The Cherokee Mental Health Institute is a state-run psychiatric facility in Cherokee, Iowa. It opened in 1902 and is under the authority of the Iowa Department of Human Services.

== History ==
===Early years===
As early as 1890, a movement was begun to build a fourth mental hospital in the state and northwest Iowa was the logical location for it. The plan was to relieve crowding from the other hospitals in Mount Pleasant, Iowa, Clarinda, Iowa, Independence, Iowa, In 1894, Cherokee residents started an active campaign to get the legislature to select their city for the new hospital. Many other northwest Iowa towns also vied for the hospital, including Sheldon, LeMars, Fort Dodge, Storm Lake and "Pocahontas Center." It took 14 ballots in the legislature to give Cherokee the hospital. The legislature appropriated $12,000 to purchase a site, but it was six and a half years after the first excavation before the administration building, sitting on bare prairie land, was ready for occupancy. There was a struggle each session of the legislature to get appropriations to continue with the building. The original plan for patients was to hold alcoholics, geriatrics, drug addicts, the mentally-ill, and the criminally-insane.

The hospital was opened for patients on August 15, 1902 under the name "Cherokee Lunatic Asylum." The name changed several times over the years, going from "Iowa Lunatic Asylum" to "Cherokee State Hospital." The first Superintendent, Dr. N. Nelson Voldeng, worked all the summer to equip and ready it for 700 patients. From August 15 to August 26, eight patients were admitted. On August 26, 1902, 306 patients were transferred from Independence and two days later 252 from Clarinda. These patients were brought by special trains and met with teams and hayracks at the end of the Illinois Central Railroad spur and transported to the hospital. The dormitory for employees, built in the 1940s was named Wirth Hall in 1962 for the late J.E. Wirth, business manager here many years.

===Later developments===
Over the years, a significant change has occurred in the patient/staff ratio and employee salaries/benefits. In 1910, 81 persons were employed in the nursing service department, caring for 881 patients. These employees worked 12 to 14 hours per day, with one half-day off per week, for a base salary of $24.00 to $30.00 per month, plus room and board. Most of the living quarters were located in the wards where the patients also resided.

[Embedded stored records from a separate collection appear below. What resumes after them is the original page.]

Background: an optimization exercise with open tools, aiming at small area and a short achievable clock period. Do not read the settings as production practice. Function was checked by simulation only, so behaviour that the tests miss may differ from the original. Power and IR drop assume default switching activity.

`flow/design.v`:
```
module mips8_engine (
    input  wire        clk,
    input  wire        reset,
    input  wire        host_rf_we,
    input  wire [4:0]  host_rf_idx,
    input  wire [31:0] host_rf_wdata,
    input  wire        host_rf_wpresent,
    output wire [31:0] host_rf_rdata,
    output wire        host_rf_rpresent,
    output wire        imem_req,
    output wire [31:0] imem_addr,
    input  wire        imem_valid,
    input  wire [63:0] imem_data,
    output wire        dmem_re,
    output wire        dmem_we,
    output wire [31:0] dmem_addr,
    output wire [31:0] dmem_wdata,
    input  wire [31:0] dmem_rdata,
    input  wire        dmem_present,
    output wire [7:0]  report_occ,
    output wire        report_stall,
    output wire        finished,
    output wire [2:0]  fault_code,
    output wire [31:0] fault_value,
    output wire [63:0] fault_word
);
    localparam [2:0] F_NONE    = 3'd0;
    localparam [2:0] F_ILLEGAL = 3'd1;
    localparam [2:0] F_REGABS  = 3'd2;
    localparam [2:0] F_MEMABS  = 3'd3;
    localparam [2:0] F_FETCH   = 3'd4;
    reg [31:0] rf      [0:31];
    reg [31:0] rf_present;
    wire [1023:0] rf_flat;
    genvar gi;
    generate
        for (gi = 0; gi < 32; gi = gi + 1) begin : g_flat
            assign rf_flat[32*gi +: 32] = rf[gi];
        end
    endgenerate
    reg [31:0] fetch_ptr;
    reg        finished_r;
    reg        stopped_r;        
    reg [2:0]  fault_code_r;
    reg        if1_v;
    reg [63:0] if1_instr;
    reg        if2_v;
    reg [63:0] if2_instr;
    reg        id_v;
    reg        id_stall;         
    reg        id_sub;
    reg        id_load;
    reg        id_store;
    reg        id_branch;
    reg        id_alu_reg;       
    reg        id_we;            
    reg        id_rr2;           
    reg [4:0]  id_rs;
    reg [4:0]  id_rt;
    reg [4:0]  id_wreg;
    reg [31:0] id_k;             
    reg [31:0] id_v1;            
    reg        id_p1;            
    reg [4:0]  id_s1;            
    reg        id_nz1;           
    reg [31:0] id_v2;            
    reg        id_p2;
    reg [4:0]  id_s2;
    reg        ex_v;
    reg        ex_we;
    reg        ex_load;
    reg        ex_store;
    reg [4:0]  ex_wreg;
    reg [31:0] ex_alu;
    reg [31:0] ex_opval2;
    reg        m1_v, m2_v, m3_v;
    reg        m1_we, m2_we, m3_we;
    reg [4:0]  m1_wreg, m2_wreg, m3_wreg;
    reg [31:0] m1_val, m2_val, m3_val;
    reg        ex_nz;                  
    reg        m1_nz, m2_nz, m3_nz;    
    wire running = !reset && !stopped_r;
    wire wb_v  = m3_v && m3_we;           
    wire wb_we = running && wb_v;          
    assign dmem_re    = running && ex_v && ex_load;
    assign dmem_we    = running && ex_v && ex_store;
    assign dmem_addr  = ex_alu;
    assign dmem_wdata = ex_opval2;
    wire mem_fault = dmem_re && !dmem_present;
    wire stall_cycle = id_v && id_stall;
    wire exec        = id_v && !id_stall;
    wire [31:0] opval1 = ({32{id_s1[0]}} & ex_alu)
                       | ({32{id_s1[1]}} & m1_val)
                       | ({32{id_s1[2]}} & m2_val)
                       | ({32{id_s1[3]}} & m3_val)
                       | ({32{id_s1[4]}} & id_v1);
    wire        pres1  = !id_s1[4] || id_p1;
    wire [31:0] opval2 = ({32{id_s2[0]}} & ex_alu)
                       | ({32{id_s2[1]}} & m1_val)
                       | ({32{id_s2[2]}} & m2_val)
                       | ({32{id_s2[3]}} & m3_val)
                       | ({32{id_s2[4]}} & id_v2);
    wire        pres2  = !id_s2[4] || id_p2;
    wire reg_fault1 = exec && !pres1;
    wire reg_fault2 = exec && id_rr2 && !pres2;
    wire reg_fault  = reg_fault1 || reg_fault2;
    wire [31:0] alu_b   = id_alu_reg ? opval2 : id_k;
    wire [31:0] alu_bx  = alu_b ^ {32{id_sub}};
    wire [31:0] alu_res;
    m8_add32 u_alu_add (.a(opval1), .b(alu_bx), .cin(id_sub), .s(alu_res));
    wire        alu_zero = ((opval1 ^ alu_bx) ^ {opval1[30:0] | alu_bx[30:0], id_sub}) == 32'd0;
    wire        nz1     = (id_s1[0] && ex_nz) || (id_s1[1] && m1_nz) ||
                          (id_s1[2] && m2_nz) || (id_s1[3] && m3_nz) ||
                          (id_s1[4] && id_nz1);
    wire        taken   = exec && id_branch && nz1;
    wire [7:0]  d_rd  = if2_instr[55:48];
    wire [7:0]  d_rs  = if2_instr[47:40];
    wire [7:0]  d_rt  = if2_instr[39:32];
    wire [31:0] d_imm = if2_instr[31:0];
    wire f_add_r = (if2_instr & 64'hFF00_0000_FFFF_FFFF) == 64'h0000_0000_0000_0000;
    wire f_add_l = (if2_instr & 64'hFF00_00FF_0000_0000) == 64'h0800_0000_0000_0000;
    wire f_sub_r = (if2_instr & 64'hFF00_0000_FFFF_FFFF) == 64'h1000_0000_0000_0000;
    wire f_sub_l = (if2_instr & 64'hFF00_00FF_0000_0000) == 64'h1800_0000_0000_0000;
    wire f_load  = (if2_instr & 64'hFFFF_0000_0000_0000) == 64'h2000_0000_0000_0000;
    wire f_store = (if2_instr & 64'hFFFF_0000_0000_0000) == 64'h3000_0000_0000_0000;
    wire f_bnz   = (if2_instr & 64'hFFFF_00FF_0000_0000) == 64'h4000_0000_0000_0000;
    wire d_arith  = f_add_r || f_add_l || f_sub_r || f_sub_l;
    wire d_reg2   = f_add_r || f_sub_r || f_store;           
    wire d_uses_rt = f_add_r || f_sub_r || f_load || f_store;
    wire d_regs_ok = (d_rs[7:5] == 3'd0)
                  && (!d_arith   || d_rd[7:5] == 3'd0)
                  && (!d_uses_rt || d_rt[7:5] == 3'd0);
    wire d_legal  = (d_arith || f_load || f_store || f_bnz) && d_regs_ok;
    wire [4:0] d_wreg = f_load ? d_rt[4:0] : d_rd[4:0];
    wire       d_we   = d_arith || f_load;
    wire [31:0] if2_pc    = fetch_ptr + {31'h7FFF_FFFF, !if1_v};
    wire [31:0] id_target = if2_pc + d_imm;
    wire illegal_fault = !stall_cycle && running && if2_v && !d_legal;
    wire e_hit  = exec && id_load &&
                  (id_wreg == d_rs[4:0] || (d_reg2 && id_wreg == d_rt[4:0]));
    wire m1_hit = ex_v && ex_load &&
                  (ex_wreg == d_rs[4:0] || (d_reg2 && ex_wreg == d_rt[4:0]));
    wire d_stall = e_hit || m1_hit;
    wire [4:0]  r1_idx  = stall_cycle ? id_rs : d_rs[4:0];
    wire [4:0]  r2_idx  = finished_r ? host_rf_idx :
                          stall_cycle ? id_rt : d_rt[4:0];
    wire [31:0] oh1;
    wire [31:0] rf_rd1;
    wire        rf_rp1;
    m8_dec5 u_dec1 (.a(r1_idx), .y(oh1));
    mips8_rf_sel u_rd1 (
        .rf_flat (rf_flat),
        .rf_pres (rf_present),
        .line    (oh1),
        .rdata   (rf_rd1),
        .rpresent(rf_rp1)
    );
    wire [4:0]  r2_pipe = stall_cycle ? id_rt : d_rt[4:0];
    wire [31:0] rf_rd2;
    wire        rf_rp2;
    mips8_rf_read2 u_rd2 (
        .rf_flat (rf_flat),
        .rf_pres (rf_present),
        .host    (finished_r),
        .host_idx(host_rf_idx),
        .pipe_idx(r2_pipe),
        .rdata   (rf_rd2),
        .rpresent(rf_rp2)
    );
    assign host_rf_rdata    = rf_rd2;
    assign host_rf_rpresent = rf_rp2;
    function [4:0] fsel;
        input [4:0] r;
        begin
            if (exec && id_we && !id_load && id_wreg == r) fsel = 5'b00001;
            else if (ex_v && ex_we && ex_wreg == r)        fsel = 5'b00010;
            else if (m1_v && m1_we && m1_wreg == r)        fsel = 5'b00100;
            else if (m2_v && m2_we && m2_wreg == r)        fsel = 5'b01000;
            else                                           fsel = 5'b10000;
        end
    endfunction
    wire        wb_hit1 = wb_v && m3_wreg == r1_idx;
    wire        wb_hit2 = wb_v && m3_wreg == r2_idx;
    wire [31:0] n_v1    = wb_hit1 ? m3_val : rf_rd1;
    wire        n_p1    = wb_hit1 || rf_rp1;
    wire [31:0] n_v2    = wb_hit2 ? m3_val : rf_rd2;
    wire        n_p2    = wb_hit2 || rf_rp2;
    wire        n_nz1   = wb_hit1 ? m3_nz : (rf_rd1 != 32'd0);
    wire [4:0]  n_s1    = fsel(r1_idx);
    wire [4:0]  n_s2    = fsel(r2_idx);
    wire [31:0] fp = taken ? id_k : fetch_ptr;
    assign imem_req  = running && !stall_cycle && !mem_fault && !reg_fault && !illegal_fault;
    assign imem_addr = fp;
    wire fetch_fault = imem_req && fp[31];
    wire fetch_ok    = !fp[31] && imem_valid;
    wire any_fault = mem_fault || reg_fault || illegal_fault || fetch_fault;
    wire adv       = running && !any_fault;      
    wire adv_front = adv && !stall_cycle;        
    assign report_stall  = running && stall_cycle;
    assign report_occ[0] = running && (stall_cycle ? if1_v : fetch_ok);
    assign report_occ[1] = running && (stall_cycle ? if2_v : (if1_v && !taken));
    assign report_occ[2] = running && (stall_cycle ? 1'b1  : (if2_v && !taken));
    assign report_occ[3] = running && exec;
    assign report_occ[4] = running && ex_v;
    assign report_occ[5] = running && m1_v;
    assign report_occ[6] = running && m2_v;
    assign report_occ[7] = running && m3_v;
    assign finished    = finished_r;
    assign fault_code  = fault_code_r;
    assign fault_value = fetch_ptr;
    assign fault_word  = if2_instr;
    wire [31:0] fault_val = mem_fault     ? ex_alu :
                            reg_fault     ? {27'd0, reg_fault1 ? id_rs : id_rt} :
                            illegal_fault ? if2_pc : fp;
    wire        host_we = reset && host_rf_we;
    wire [31:0] rf_wsel = host_we ? (32'd1 << host_rf_idx) :
                          wb_we   ? (32'd1 << m3_wreg) : 32'd0;
    wire [31:0] rf_wd   = reset ? host_rf_wdata : m3_val;
    wire        rf_wp   = !reset || host_rf_wpresent;
    integer     w;
    always @(posedge clk) begin
        for (w = 0; w < 32; w = w + 1) begin
            if (rf_wsel[w]) begin
                rf[w]         <= rf_wd;
                rf_present[w] <= rf_wp;
            end
        end
    end
    always @(posedge clk) begin
        if (reset) begin
            fault_code_r <= F_NONE;
            stopped_r    <= 1'b0;
        end else if (running) begin
            stopped_r <= any_fault || (!stall_cycle && fin_cond);
        end
        if (!reset && running && any_fault) begin
            if (mem_fault)
                fault_code_r <= F_MEMABS;
            else if (reg_fault)
                fault_code_r <= F_REGABS;
            else if (illegal_fault)
                fault_code_r <= F_ILLEGAL;
            else
                fault_code_r <= F_FETCH;
        end
    end
    wire next_id_v  = if2_v && !taken;
    wire next_if2_v = if1_v && !taken;
    wire fin_cond   = !fetch_ok && !m2_v && !m1_v && !ex_v && !exec
                      && !next_id_v && !next_if2_v;
    always @(posedge clk) begin
        m3_v    <= !reset && m2_v;
        m3_we   <= m2_we;
        m3_wreg <= m2_wreg;
        m3_val  <= m2_val;
        m2_v    <= !reset && m1_v;
        m2_we   <= m1_we;
        m2_wreg <= m1_wreg;
        m2_val  <= m1_val;
        m1_v    <= !reset && ex_v;
        m1_we   <= ex_we;
        m1_wreg <= ex_wreg;
        m1_val  <= ex_load ? dmem_rdata : ex_alu;
        m1_nz   <= ex_load ? (dmem_rdata != 32'd0) : ex_nz;
        ex_nz   <= !alu_zero;
        m2_nz   <= m1_nz;
        m3_nz   <= m2_nz;
        ex_v      <= !reset && exec;       
        ex_we     <= id_we;
        ex_load   <= id_load;
        ex_store  <= id_store;
        ex_wreg   <= id_wreg;
        ex_opval2 <= opval2;
    end
    always @(posedge clk) begin
        ex_alu <= alu_res;
        id_v1  <= n_v1;
        id_p1  <= n_p1;
        id_nz1 <= n_nz1;
        id_s1  <= n_s1;
        id_v2  <= n_v2;
        id_p2  <= n_p2;
        id_s2  <= n_s2;
    end
    always @(posedge clk) begin
        if (reset) begin
            fetch_ptr  <= 32'd0;
            finished_r <= 1'b0;
            if1_v <= 1'b0;
            if2_v <= 1'b0;
            id_v  <= 1'b0;
        end else if (running) begin
            if (any_fault) begin
                fetch_ptr <= fault_val;
            end else if (stall_cycle) begin
                id_stall <= 1'b0;
                finished_r <= 1'b0;
            end else begin
                id_v      <= next_id_v;
                id_stall  <= d_stall;
                id_sub    <= f_sub_r || f_sub_l;
                id_load   <= f_load;
                id_store  <= f_store;
                id_branch <= f_bnz;
                id_alu_reg <= f_add_r || f_sub_r;
                id_we     <= d_we;
                id_rr2    <= d_reg2;
                id_rs     <= d_rs[4:0];
                id_rt     <= d_rt[4:0];
                id_wreg   <= d_wreg;
                id_k      <= f_bnz ? id_target : d_imm;
                if2_v     <= next_if2_v;
                if2_instr <= if1_instr;
                if1_v <= fetch_ok;
                if (fetch_ok) begin
                    if1_instr <= imem_data;
                    fetch_ptr <= fp + 32'd1;
                end else begin
                    fetch_ptr <= fp;
                end
                finished_r <= fin_cond;
            end
        end
    end
endmodule
module mips8_rf_read2 (
    input  wire [1023:0] rf_flat,
    input  wire [31:0]   rf_pres,
    input  wire          host,
    input  wire [4:0]    host_idx,
    input  wire [4:0]    pipe_idx,
    output wire [31:0]   rdata,
    output wire          rpresent
);
    wire [3:0] ha, pa;
    wire [7:0] hb, pb;
    m8_dec2 u_ha (.en(host),  .a(host_idx[1:0]), .y(ha));
    m8_dec2 u_pa (.en(!host), .a(pipe_idx[1:0]), .y(pa));
    m8_dec3 u_hb (.a(host_idx[4:2]), .y(hb));
    m8_dec3 u_pb (.a(pipe_idx[4:2]), .y(pb));
    wire [31:0] line;
    genvar i;
    generate
        for (i = 0; i < 32; i = i + 1) begin : g_line
            m8_a22o u_l (.a1(ha[i % 4]), .a2(hb[i / 4]), .b1(pa[i % 4]), .b2(pb[i / 4]),
                         .y(line[i]));
        end
    endgenerate
    mips8_rf_sel u_sel (
        .rf_flat (rf_flat),
        .rf_pres (rf_pres),
        .line    (line),
        .rdata   (rdata),
        .rpresent(rpresent)
    );
endmodule
module m8_dec2 (input wire en, input wire [1:0] a, output wire [3:0] y);
    assign y = en ? (4'd1 << a) : 4'd0;
endmodule
module m8_dec3 (input wire [2:0] a, output wire [7:0] y);
    assign y = 8'd1 << a;
endmodule
module m8_a22o (input wire a1, input wire a2, input wire b1, input wire b2, output wire y);
    assign y = (a1 & a2) | (b1 & b2);
endmodule
module m8_ao8 (input wire [7:0] l, input wire [7:0] d, output wire y);
    assign y = |(l & d);
endmodule
module m8_nor2 (input wire a, input wire b, output wire y);
    assign y = !(a | b);
endmodule
module m8_nand2 (input wire a, input wire b, output wire y);
    assign y = !(a & b);
endmodule
module mips8_rf_sel (
    input  wire [1023:0] rf_flat,
    input  wire [31:0]   rf_pres,
    input  wire [31:0]   line,
    output wire [31:0]   rdata,
    output wire          rpresent
);
    genvar i, b;
    generate
        for (b = 0; b < 33; b = b + 1) begin : g_bit
            wire [31:0] d;
            if (b < 32) begin : g_d
                for (i = 0; i < 32; i = i + 1) begin : g_r
                    assign d[i] = rf_flat[32*i + b];
                end
            end else begin : g_p
                assign d = rf_pres;
            end
            wire [3:0]  u;
            wire [1:0]  v;
            for (i = 0; i < 4; i = i + 1) begin : g_u
                m8_ao8 u_u (.l(line[8*i +: 8]), .d(d[8*i +: 8]), .y(u[i]));
            end
            m8_nor2  u_v0 (.a(u[0]), .b(u[1]), .y(v[0]));
            m8_nor2  u_v1 (.a(u[2]), .b(u[3]), .y(v[1]));
            if (b < 32) begin : g_o
                m8_nand2 u_o (.a(v[0]), .b(v[1]), .y(rdata[b]));
            end else begin : g_op
                m8_nand2 u_o (.a(v[0]), .b(v[1]), .y(rpresent));
            end
        end
    endgenerate
endmodule
module m8_dec5 (input wire [4:0] a, output wire [31:0] y);
    assign y = 32'd1 << a;
endmodule
module m8_add32 (input wire [31:0] a, input wire [31:0] b, input wire cin,
                 output wire [31:0] s);
    wire [31:0] p = a ^ b;
    wire [31:0] g0 = {a[31:1] & b[31:1], (a[0] & b[0]) | (p[0] & cin)};
    wire [31:0] gu [0:5];
    wire [31:0] pu [0:5];
    assign gu[0] = g0;
    assign pu[0] = p;
    genvar l, i;
    generate
        for (l = 1; l <= 5; l = l + 1) begin : g_up
            for (i = 0; i < 32; i = i + 1) begin : g_b
                if ((i % (1 << l)) == (1 << l) - 1) begin : g_node
                    assign gu[l][i] = gu[l-1][i] | (pu[l-1][i] & gu[l-1][i - (1 << (l-1))]);
                    assign pu[l][i] = pu[l-1][i] & pu[l-1][i - (1 << (l-1))];
                end else begin : g_pass
                    assign gu[l][i] = gu[l-1][i];
                    assign pu[l][i] = pu[l-1][i];
                end
            end
        end
    endgenerate
    wire [31:0] gd [0:5];
    assign gd[5] = gu[5];
    generate
        for (l = 4; l >= 0; l = l - 1) begin : g_dn
            for (i = 0; i < 32; i = i + 1) begin : g_b
                if (i >= (1 << (l+1)) && (i % (1 << (l+1))) == (1 << l) - 1) begin : g_node
                    assign gd[l][i] = gu[l][i] | (pu[l][i] & gd[l+1][i - (1 << l)]);
                end else begin : g_pass
                    assign gd[l][i] = gd[l+1][i];
                end
            end
        end
    endgenerate
    assign s = p ^ {gd[0][30:0], cin};
endmodule
```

Beginning with about 600 patients, the hospital population increased year by year until the peak was reached in December 1945 with a total patient census/population of 1,729, beds in every hall and every building being overtaxed. Then began the gradual campaign to send patients who had reached maximum hospital benefits back to their own counties. Initially, social workers found placements for the mentally-retarded and the indigent in the community and at the "county farms." With the discovery of psychotropic drugs in the 1950s, the push for getting rid of restraints, community-based services and the establishment of Mental Health Centers in the 1960s, the massive asylum census continued its decline. Today, the average daily census is approximately 44 patients as the emphasis for community-based services increases and lengths of stay shorten due to medical advances and psychosocial rehabilitation.

Cherokee Mental Health Institute (CMHI) is one of 11 programs at the "Cherokee Regional Resource Center," a 208 acre campus under the direction of the Iowa Department of Human Services. Out of Iowa's 99 counties, CMHI serves the public mental health needs of 41 counties for adults and 56 for adolescents. CMHI receives 530 inpatient admission per year, has an average daily inpatient census of 44 patients, and an average length of stay of 25 days.

Most of the south wing, also known as CCUSO, or the Civil Commitment Unit for Sexual Offenders, is surrounded by prison-grade fencing. It also holds criminally-insane and violent patients.